3•bediger4000•1h ago•2 comments
Open in hackernews

Unstructured Document Ingestion Pipeline

1•moaffaneh•4w ago
Hi all, I am designing an AWS-based unstructured document ingestion platform (PDF/DOCX/PPTX/XLSX) for large-scale enterprise repositories, using vision-language models to normalize pages into layout-aware markdown and then building search/RAG indexes or extract structured data.

For those who have built something similar recently, what approach did you use to preserve document structure reliably in the normalized markdown (headings, reading order, nested tables, page boundaries), especially when documents are messy or scanned? Did you do page-level extraction only, or did you use overlapping windows / multi-page context to handle tables and sections spanning pages?

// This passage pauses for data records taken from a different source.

--- src/hw/rtl/kvte_pkg.sv ---
// Shared types and codes for the key-value table with expiry.
package kvte_pkg;

  localparam int VALUE_BITS = 32;
  localparam int TIME_BITS  = 32;
  localparam int ACT_BITS   = 3;

  typedef enum logic [ACT_BITS-1:0] {
    ACT_SET    = 3'd0,
    ACT_GET    = 3'd1,
    ACT_DEL    = 3'd2,
    ACT_EXPIRE = 3'd3,
    ACT_TICK   = 3'd4,
    ACT_SWEEP  = 3'd5
  } action_t;

  typedef enum logic [1:0] {
    S_IDLE,
    S_LAUNCH,
    S_WALK
  } state_t;

  // Token and lookup status handed from cell to cell.
  typedef struct packed {
    logic                  tok;
    logic                  hit;
    logic                  found;
    logic                  free_seen;
    logic [VALUE_BITS-1:0] value;
  } link_t;

  // Request controls broadcast to every cell.
  typedef struct packed {
    action_t act;
    logic    ttl_pos;
    logic    sweep;
    logic    commit;
    logic    clear;
  } ctrl_t;

endpackage

--- src/hw/rtl/kvte_cell.sv ---
// One table slot: holds an entry and serves the lookup token as it passes.
module kvte_cell #(
  parameter int KEY_BITS = 64
) (
  input  logic                                clk,
  input  logic                                rst_n,
  input  kvte_pkg::ctrl_t                     ctrl,
  input  logic [KEY_BITS-1:0]                 req_key,
  input  logic [kvte_pkg::VALUE_BITS-1:0]     req_value,
  input  logic [kvte_pkg::TIME_BITS-1:0]      now,
  input  logic [kvte_pkg::TIME_BITS-1:0]      exp_target,
  input  kvte_pkg::link_t                     link_in,
  output kvte_pkg::link_t                     link_out
);
  import kvte_pkg::*;

  logic                  valid_r, valid_nxt;
  logic                  cand_r, cand_nxt;
  logic [KEY_BITS-1:0]   key_r, key_nxt;
  logic [VALUE_BITS-1:0] value_r, value_nxt;
  logic                  has_exp_r, has_exp_nxt;
  logic [TIME_BITS-1:0]  exp_r, exp_nxt;
  link_t                 link_r, link_nxt;
  logic                  match;
  logic                  expired;

  assign match   = link_in.tok && valid_r && (key_r == req_key);
  assign expired = has_exp_r && (now > exp_r);

  always_comb begin
    valid_nxt   = valid_r;
    cand_nxt    = cand_r;
    key_nxt     = key_r;
    value_nxt   = value_r;
    has_exp_nxt = has_exp_r;
    exp_nxt     = exp_r;
    link_nxt    = link_in;

    if (ctrl.clear) begin
      cand_nxt = 1'b0;
    end

    if (link_in.tok) begin
      case (ctrl.act)
        ACT_SET: begin
          if (match) begin
            value_nxt      = req_value;
            has_exp_nxt    = 1'b0;
            link_nxt.hit   = 1'b1;
            link_nxt.found = 1'b1;
          end else if (!valid_r && !link_in.free_seen) begin
            cand_nxt           = 1'b1;
            link_nxt.free_seen = 1'b1;
          end
        end
        ACT_GET: begin
          if (match) begin
            link_nxt.hit = 1'b1;
            if (expired) begin
              valid_nxt = 1'b0;
            end else begin
              link_nxt.found = 1'b1;
              link_nxt.value = value_r;
            end
          end
        end
        ACT_DEL: begin
          if (match) begin
            valid_nxt      = 1'b0;
            link_nxt.hit   = 1'b1;
            link_nxt.found = 1'b1;
          end
        end
        ACT_EXPIRE: begin
          if (match) begin
            link_nxt.hit   = 1'b1;
            link_nxt.found = 1'b1;
            if (ctrl.ttl_pos) begin
              has_exp_nxt = 1'b1;
              exp_nxt     = exp_target;
            end else begin
              valid_nxt = 1'b0;
            end
          end
        end
        default: begin
        end
      endcase
    end

    if (ctrl.sweep && valid_r && expired) begin
      valid_nxt = 1'b0;
    end

    if (ctrl.commit && cand_r) begin
      valid_nxt   = 1'b1;
      cand_nxt    = 1'b0;
      key_nxt     = req_key;
      value_nxt   = req_value;
      has_exp_nxt = 1'b0;
    end
  end

  always_ff @(posedge clk) begin
    if (!rst_n) begin
      valid_r    <= 1'b0;
      cand_r     <= 1'b0;
      link_r.tok <= 1'b0;
    end else begin
      valid_r    <= valid_nxt;
      cand_r     <= cand_nxt;
      link_r.tok <= link_nxt.tok;
    end
    link_r.hit       <= link_nxt.hit;
    link_r.found     <= link_nxt.found;
    link_r.free_seen <= link_nxt.free_seen;
    link_r.value     <= link_nxt.value;
    key_r            <= key_nxt;
    value_r          <= value_nxt;
    has_exp_r        <= has_exp_nxt;
    exp_r            <= exp_nxt;
  end

  assign link_out = link_r;

endmodule

--- config.mk ---
export PLATFORM = sky130hd
export DESIGN_NAME = kvte_cell
export DESIGN_NICKNAME = d
export VERILOG_FILES = /design/src/hw/rtl/kvte_pkg.sv /design/src/hw/rtl/kvte_cell.sv
export SDC_FILE = /design/constraint.sdc
export NUM_CORES = 1
export LEC_CHECK = 0
export ABC_AREA = 1
export BUFFER_PORTS_ARGS = -buffer_cell sky130_fd_sc_hd__buf_2
export CAP_MARGIN = 20
export CELL_PAD_IN_SITES_DETAIL_PLACEMENT = 1
export CELL_PAD_IN_SITES_GLOBAL_PLACEMENT = 1
export CORE_MARGIN = 2
export CORE_UTILIZATION = 43
export CTS_BUF_LIST = sky130_fd_sc_hd__clkbuf_8
export CTS_CLUSTER_SIZE = 40
export DETAILED_ROUTE_END_ITERATION = 8
export PLACE_DENSITY = 0.95
export REMOVE_ABC_BUFFERS = 1
export SLEW_MARGIN = 0
export SYNTH_ARGS = -nofsm -noshare
export SYNTH_HDL_FRONTEND = slang
export SYNTH_SLANG_ARGS = --single-unit
--- constraint.sdc ---
create_clock -name clk -period 8.3 [get_ports clk]
set_input_delay 0.83 -clock clk [delete_from_list [all_inputs] [get_ports clk]]
set_output_delay 0.83 -clock clk [all_outputs]
set_load 0.02 [all_outputs]
==> results of run 1 <==
[metal layers]
metal / GRT usage [%] / up-vias / wire (um)
met4: 7.37 / 6 / 426
li1: - / 2725 / -
met2: 42.2 / 182 / 10300
met5: 0 / - / 46
met3: 6.92 / 35 / 1270
met1: 21.9 / 2643 / 6940
[worst paths after layout]
check | to | slack (ns) | cells after the start
max | link_out[9] | 5.43 | 13
min | has_exp_r | 0.50 | 2
max reg2reg | link_out[9] | 5.52 | 13
min reg2reg | has_exp_r | 0.50 | 2
[power groups by stage]
| stage | logic [uW] | registers (uW) | clock network (uW) |
|---|---|---|---|
| after floorplan | 43.7 | 944 | 0 |
| after global placement | 127 | 931 | 0 |
| after detailed placement | 136 | 932 | 0 |
| after CTS | 136 | 913 | 618 |
| after global routing | 151 | 914 | 648 |
| final | 135 | 913 | 599 |
[area by class of cell]
class / count / area (um^2)
tap: 220 / 275
antenna: 7 / 17.5
clock buffer: 17 / 234
fill: 1963 / 7420
multi-input combinational: 375 / 2100
inverter: 134 / 503
timing repair buffer: 243 / 1240
sequential: 167 / 4620
clock inverter: 15 / 180
[sequential cells by signal (all words and copies together) (netlist names)]
name,cells
key_r,64
link_out,36
has_exp_r,1
exp_r,32
value_r,32
cand_r,1
valid_r,1
[per-stage QoR]
| stage | cells | total power [uW] | utilization (%) | setup WS, ns |
|---|---|---|---|---|
| finish | 1178 | 1650 | 55.3 | 5.43 |
| global route | 1176 | 1710 | 55.3 | 5.12 |
| CTS | 1170 | 1670 | 55.1 | 5.42 |
| detailed placement | 1138 | 1070 | 52.6 | 4.92 |
| global placement | 1138 | 1060 | 52.6 | 5.09 |
| floorplan | 676 | 988 | - | 4.02 |
[synth_stat cells, drive strengths merged]
library cell  count  share of area, %
nand2           154               8.0
inv             134               6.9
edfxtp          128                53
nor2             64               3.4
o21ai            60               5.8
dfxtp            39                11
ha               32               5.5
a21oi            16               1.1
xor2             10               1.2
nand3             9              0.69
xnor2             8              0.96
nor3              7              0.48
buf               6              0.93
o22ai             5              0.43
nand4             3              0.26
nand3b            2              0.38
o21bai            2              0.21
a21o              1              0.10
o21a              1              0.10
or2               1             0.086
[cell families (layout without fill, tap and decap cells)]
family          count (synthesis)  after routing  share of synthesized area, %
buf+inv                       140            409                          7.84
fa+ha+maj                      32             32                          5.50
xor+xnor                       18             18                          2.17
other cells                     0              7                             0
compound gates                 85             85                          7.72
flops                         167            167                          63.5
simple gates                  240            240                          13.2
[critical path, cell delays in order]
cell and delay, ns:
buf_2 0.10, ha_1 0.29, nand2_1 0.08, nor2_1 0.16
nand4_1 0.10, nor2_1 0.15, nand3b_1 0.11, nand2_1 0.07
inv_1 0.05, nand2_1 0.13, nand3b_4 0.65, nand2_1 0.31
o21ai_2 0.09
==> reports/metrics.yaml, run 1 <==
grt:
  grt_use_total_pct: 21.8
  grt_max_degree: 66
  grt_pass1_wl_mm: 30.0
  grt-ovfl-total: 0
  antenna_found_initial: 10
  grt_pass1_vias: 6205
cells_and_area:
  synthToLayoutAreaGrowth_pct: 26.0
  nets: 1175
  fin_area_mm2: 0.00917
  drive_above_1_share_pct: 33.2
  final_cell_mix: "buf_2 (240), nand2_1 (153), inv_1 (133)"
  final_common_cell: "buf_2"
pwr:
  power.internal_uw: 1230
  peakVddDrop_mv: 0.107
  leakage_uw: 0.00438
  combPwrFrac_pct: 8.2
  swShare_pct: 25.3
  seq_power_share_pct: 55.4
  pwr_density_cell_mw_per_mm2: 180
  p_switching_uw: 417
  p_clk_share_pct: 36.4
detailed_routing:
  post_drt_wl_per_cell_um: 16.1
  ant_nets: 0
  firstDrtPassIters: 4
  routed_wl_mm: 19.0
  drtIter0Drc: 244
  vias: 5591
  viasPerCell: 4.75
  drc: 0
cts:
  cts_setup_buffers: 0
  cts_buffers: 17
  cts_resized: 0
  cts.sinks: 167
  tritoncts: "yes"
  clock_latency_ns: 0.45
  ctsHoldBuffers: 0
  htree_levels: 4
  cts-root-buf: "clkbuf_8"
  cts_buffer_depth: 2
  path_clk_slew_ns: 0.09
logic_synthesis:
  synth_warnings: 0
  synth.ff_latch_count: 167
  synth-seq-area-share_pct: 63.5
  synth_cell_types: 26
  avgSynthCellArea_um2: 10.7
  synthCells: 682
  synth_area_mm2: 0.00728
run_status:
  run_status: "complete, no violations"
worst_setup_path:
  crit_type: "primary input to register"
  crit_fanout: 64
  worstSetupStartpoint: "now[23]"
  timing.rr.start: "exp_r[22]"
  cp_data_required_time_ns: 8.61
  endpoint_kind: "register"
  cp.arrival_ns: 3.18
  critPathLaunchType: "primary input"
floorplanning:
  die_h_um: 134
  fp.dieArea_mm2: 0.0180
  initial_core_util_pct: 43.9
  fp-row-count: 47
  die_w_um: 134
  coreArea_mm2: 0.0166
  io_pins: 241
timing:
  hold-worst-slack_ns: 0.501
  post-route-period-util_pct: 34.6
  hold_violations: 0
  setup_tns_ns: 0
  worst_clock_skew_ns: 0.0195
  maxSlewHeadroom_pct: 39.4
  setup_viol: 0
  rsz0062_at_grt: "false"
  tightest_slew_ns: 0.909
  max_clock_freq_ghz: 0.348
  report.final.slew_viol_count: 0
  fin_crit_ns: 2.87
placed_design:
  place.detailed.hpwl_mm: 15.3
  io_buffers: 240
  post_dp_cell_area_mm2: 0.00872
  gp_congestion: 0.807
worst_hold_path:
  hp-class: "register to register"
  hold_path.startpoint: "has_exp_r"
job:
  maxCapViolations: 0
Note: power is estimated with default switching activity, not from simulation.
==> inputs of run 2 (changes only) <==
Settings changed: CORE_UTILIZATION 43 to 36, PLACE_DENSITY 0.95 to 0.88.
Clock period 8.3 ns to 2.3 ns, I/O delays scaled along.
==> run 2 against run 1 <==
Compared with the run above: largest cell class unchanged; largest power group unchanged; via count rose by 21%; register-to-register slack worse by 5.6 ns; sequential power rose to 3.6 times the previous value; the run now ends with negative setup slack left; worst setup slack got worse by 5.5 ns.
==> reports/metrics.yaml, run 2 (same netlist as run 1, synthesis figures left out) <==
run_status:
  run_status: "finished, violations left"
  violations: "negative setup slack"
timing:
  worst_clock_skew_ns: 0.0333  # +0.0139 ns
  post-route-period-util_pct: 105
  hold_violations: 0  # unchanged
  setup_viol: 36  # +36
  worst_slack_ns: -0.108  # -5.54 ns
  setup_tns_ns: -1.40  # -1.40 ns
  fin_crit_ns: 2.41
  report.final.slew_viol_count: 0  # unchanged
  max_clock_freq_ghz: 0.415
  tightest_slew_ns: 1.35  # +0.445 ns
  rsz0062_at_grt: "true"
  maxSlewHeadroom_pct: 9.06  # -30 points
placed_design:
  place.detailed.hpwl_mm: 14.9  # -2.3%
  gp_congestion: 0.812  # +0.57%
  io_buffers: 240  # unchanged
  post_dp_cell_area_mm2: 0.00891  # +2.2%
floorplanning:
  fp-row-count: 52  # +11%
  initial_core_util_pct: 36.3  # -7.6 points
  fp.dieArea_mm2: 0.0214  # +19%
  die_w_um: 146  # +9.0%
  die_h_um: 146  # +9.0%
  io_pins: 241  # unchanged
  coreArea_mm2: 0.0200  # +21%
cells_and_area:
  drive_above_1_share_pct: 33.2  # -0.069 points
  fin_area_mm2: 0.0115  # +26%
  multi_input_area_mm2: 0.00228  # +8.8%
  nets: 1370  # +17%
  largest_reg_flops: 64  # unchanged
  regArea_mm2: 0.00462  # unchanged
  final_cell_mix: "buf_2 (240), dlygate4sd3_1 (165), nand2_1 (131)"
  fill_cells: 2225  # +13%
  top_register: "key_r"
  final_common_cell: "buf_2"
  synthToLayoutAreaGrowth_pct: 58.7
pwr:
  p_clk_share_pct: 36.0  # -0.4 points
  p_switching_uw: 1830  # +340%
  peakVddDrop_mv: 0.322  # +200%
  pwr_density_cell_mw_per_mm2: 554  # +210%
  swShare_pct: 28.5  # +3.2 points
  leakage_uw: 0.00534  # +22%
  power.internal_uw: 4570  # +270%
  seq_power_share_pct: 51.6  # -3.8 points
  combPwrFrac_pct: 12.4  # +4.2 points
detailed_routing:
  vias: 6775  # +21%
  ant_nets: 0  # unchanged
  drtIter0Drc: 257  # +5.3%
  viasPerCell: 4.77  # +0.45%
  drc: 0  # unchanged
  post_drt_wl_per_cell_um: 20.5  # +27%
  firstDrtPassIters: 4  # unchanged
  routed_wl_mm: 29.2  # +54%
worst_setup_path:
  cp_data_required_time_ns: 2.67  # -5.94 ns
  crit_fanout: 5  # -92%
  crit_path_end: "link_out[7]"
  critPathLaunchType: "register"
  r2r_slack_ns: -0.11  # -5.63 ns
  worstSetupStartpoint: "exp_r[21]"
  rr_worst_depth: 14  # +1
  rr_endpoint: "link_out[7]"
  cp.arrival_ns: 2.78  # -0.40 ns
  timing.rr.start: "exp_r[21]"
  crit_type: "register to register"
  endpoint_kind: "register"
cts:
  cts-root-buf: "clkbuf_8"
  htree_levels: 4  # unchanged
  clock_latency_ns: 0.48  # +0.03 ns
  cts_buffer_depth: 2  # unchanged
  path_clk_slew_ns: 0.12  # +0.03 ns
  cts_buffers: 17  # unchanged
  tritoncts: "yes"
  cts.sinks: 167  # unchanged
job:
  maxCapViolations: 0  # unchanged
grt:
  grt_pass1_wl_mm: 40.5  # +35%
  grt_pass1_vias: 7617  # +23%
  grt_use_total_pct: 24.7  # +2.9 points
  grt-ovfl-total: 0  # unchanged
  grt_max_degree: 54  # -18%
  antenna_found_initial: 7  # -3
worst_hold_path:
  hp-class: "primary input to register"
-- run 2: final cells by class --
cell class / instances / area share (%)
clock inverter: 15 / 1.70
antenna: 5 / 0.108
clock buffer: 17 / 2.03
inverter: 134 / 4.36
timing repair buffer: 436 / 29.1
multi-input combinational: 377 / 19.8
sequential: 167 / 40.0
tap: 270 / 2.93
-- run 2: how the worst min path moves through the flow --
stage                        start  slack, ns           end  cells after the start
floorplan              link_in[35]       0.32  link_out[35]                      2
global route               ctrl[0]       0.09        cand_r                      4
finish                     ctrl[0]       0.09        cand_r                      4
detailed placement  exp_target[31]       0.41     exp_r[31]                      1
CTS                        ctrl[0]       0.09        cand_r                      4
global placement    exp_target[11]       0.41     exp_r[11]                      1
-- run 2: power groups by stage --
stage / clock network, uW / logic, uW / registers [uW]
final: 2300 / 792 / 3300
after global routing: 2460 / 851 / 3300
after CTS: 2310 / 718 / 3290
after detailed placement: 0 / 490 / 3360
after global placement: 0 / 461 / 3360
after floorplan: 0 / 158 / 3410
-- run 2: stage by stage --
stage | util [%] | setup WS [ns] | hold WS (ns) | total power, uW | instances
6_report | 57.6 | -0.108 | 0.0852 | 6400 | 1421
5_1_grt | 57.6 | -0.247 | 0.0877 | 6610 | 1421
4_1_cts | 54.9 | 0.00611 | 0.0886 | 6320 | 1395
3_5_place_dp | 44.5 | -0.0412 | 0.409 | 3850 | 1197
3_3_place_gp | 44.5 | 0.138 | 0.407 | 3820 | 1197
2_1_floorplan | - | -1.51 | 0.323 | 3560 | 676
-- run 2: critical path: stages (launching register included) --
cell and delay, ns:
edfxtp_1 0.38, inv_1 0.07, ha_1 0.24, a21oi_1 0.24, nor2_1 0.08, nor2_1 0.15
nand3_2 0.10, a21oi_2 0.17, nand2_2 0.09, nand2_4 0.14, buf_4 0.15, nand3b_4 0.14
buf_6 0.23, nand2_2 0.08, o21ai_2 0.06
-- run 2: what timing repair did --
| action | CTS | global route |
|---|---|---|
| cloned | 0 | 13 |
| gates resized for setup | 1 | 49 |
| pin swaps | 0 | 17 |
| hold buffers | 165 | 0 |
| setup buffers | 1 | 8 |
| setup endpoints to repair | 28 | 94 |
| hold endpoints to repair | 164 | 0 |
-- run 2: metal layers --
layer	vias up	share of wire (%)	global-route usage (%)
met1	3308	35	25.0
met3	79	4.8	5.38
met5	-	0.079	0
li1	3121	-	-
met2	263	56	48.6
met4	4	4.1	10.3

On the indexing side, do you store only chunks + embeddings, or do you also persist richer metadata per chunk (page ranges, heading hierarchy, has_table/contains_image flags, extraction confidence/quality notes, source pointers) and if so, what proved most valuable? How does that help in the agent retrieval process?

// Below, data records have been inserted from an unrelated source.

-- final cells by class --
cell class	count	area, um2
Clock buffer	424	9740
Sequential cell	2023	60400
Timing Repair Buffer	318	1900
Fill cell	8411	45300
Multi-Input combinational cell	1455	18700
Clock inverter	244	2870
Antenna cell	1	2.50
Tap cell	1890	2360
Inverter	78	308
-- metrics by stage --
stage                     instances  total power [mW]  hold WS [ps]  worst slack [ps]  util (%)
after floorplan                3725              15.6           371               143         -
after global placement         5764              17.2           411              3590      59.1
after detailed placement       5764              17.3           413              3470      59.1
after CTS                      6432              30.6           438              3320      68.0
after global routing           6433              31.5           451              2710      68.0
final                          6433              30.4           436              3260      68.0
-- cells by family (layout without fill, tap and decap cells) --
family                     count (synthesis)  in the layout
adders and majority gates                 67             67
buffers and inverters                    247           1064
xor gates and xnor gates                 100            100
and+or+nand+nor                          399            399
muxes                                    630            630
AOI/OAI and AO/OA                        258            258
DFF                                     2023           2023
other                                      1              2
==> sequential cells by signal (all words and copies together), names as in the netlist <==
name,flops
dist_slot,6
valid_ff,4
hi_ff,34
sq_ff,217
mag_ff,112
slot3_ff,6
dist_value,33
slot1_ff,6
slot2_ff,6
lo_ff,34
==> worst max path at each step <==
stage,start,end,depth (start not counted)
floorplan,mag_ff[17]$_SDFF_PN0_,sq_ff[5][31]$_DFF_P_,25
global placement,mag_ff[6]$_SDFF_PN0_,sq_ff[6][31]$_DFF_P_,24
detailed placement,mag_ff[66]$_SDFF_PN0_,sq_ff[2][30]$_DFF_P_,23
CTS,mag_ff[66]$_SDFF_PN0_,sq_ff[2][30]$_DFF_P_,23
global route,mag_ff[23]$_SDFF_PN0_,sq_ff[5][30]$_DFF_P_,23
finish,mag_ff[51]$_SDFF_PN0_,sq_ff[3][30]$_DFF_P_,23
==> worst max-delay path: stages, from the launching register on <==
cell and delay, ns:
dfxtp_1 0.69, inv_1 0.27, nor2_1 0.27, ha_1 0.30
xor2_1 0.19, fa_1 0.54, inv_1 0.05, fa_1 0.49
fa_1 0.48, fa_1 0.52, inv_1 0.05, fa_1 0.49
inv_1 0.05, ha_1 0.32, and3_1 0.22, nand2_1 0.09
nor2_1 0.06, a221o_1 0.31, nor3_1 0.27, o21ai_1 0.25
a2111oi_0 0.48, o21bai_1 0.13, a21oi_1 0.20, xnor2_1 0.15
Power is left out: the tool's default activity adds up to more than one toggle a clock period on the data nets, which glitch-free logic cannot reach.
File: config.mk
export PLATFORM = sky130hd
export DESIGN_NAME = anns_cell
export DESIGN_NICKNAME = d
export VERILOG_FILES = /design/src/rtl/core/anns_pkg.sv /design/src/rtl/core/anns_cell.sv
export SDC_FILE = /design/constraint.sdc
export NUM_CORES = 1
export LEC_CHECK = 0
export ABC_AREA = 1
export BUFFER_PORTS_ARGS = -buffer_cell sky130_fd_sc_hd__buf_2
export CAP_MARGIN = 30
export CORE_AREA = 2 2 131 133
export DETAILED_ROUTE_END_ITERATION = 10
export DIE_AREA = 0 0 133 135
export GPL_TIMING_DRIVEN = 0
export HOLD_SLACK_MARGIN = 0.1
export MAX_ROUTING_LAYER = met4
export PLACE_DENSITY_LB_ADDON = 0.05
export SLEW_MARGIN = 20
export SYNTH_ARGS = -nofsm -noshare
export SYNTH_HDL_FRONTEND = slang
export SYNTH_SLANG_ARGS = --single-unit
export TNS_END_PERCENT = 5
File: constraint.sdc
create_clock -name clock -period 4.7 [get_ports clock]
set_input_delay 0.235 -clock clock [delete_from_list [all_inputs] [get_ports clock]]
set_output_delay 0.235 -clock clock [all_outputs]
set_load 0.05 [all_outputs]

What prompt patterns worked best for layout-heavy pages (multi-column text, complex tables, footnotes, repeated headers/footers), and what failed in practice?

How did you evaluate extraction quality at scale beyond spot checks (golden sets, automatic heuristics, diffing across runs/models, table-structure metrics)?

Any lessons learned, anti-patterns, or “if I did it again” recommendations would be very helpful.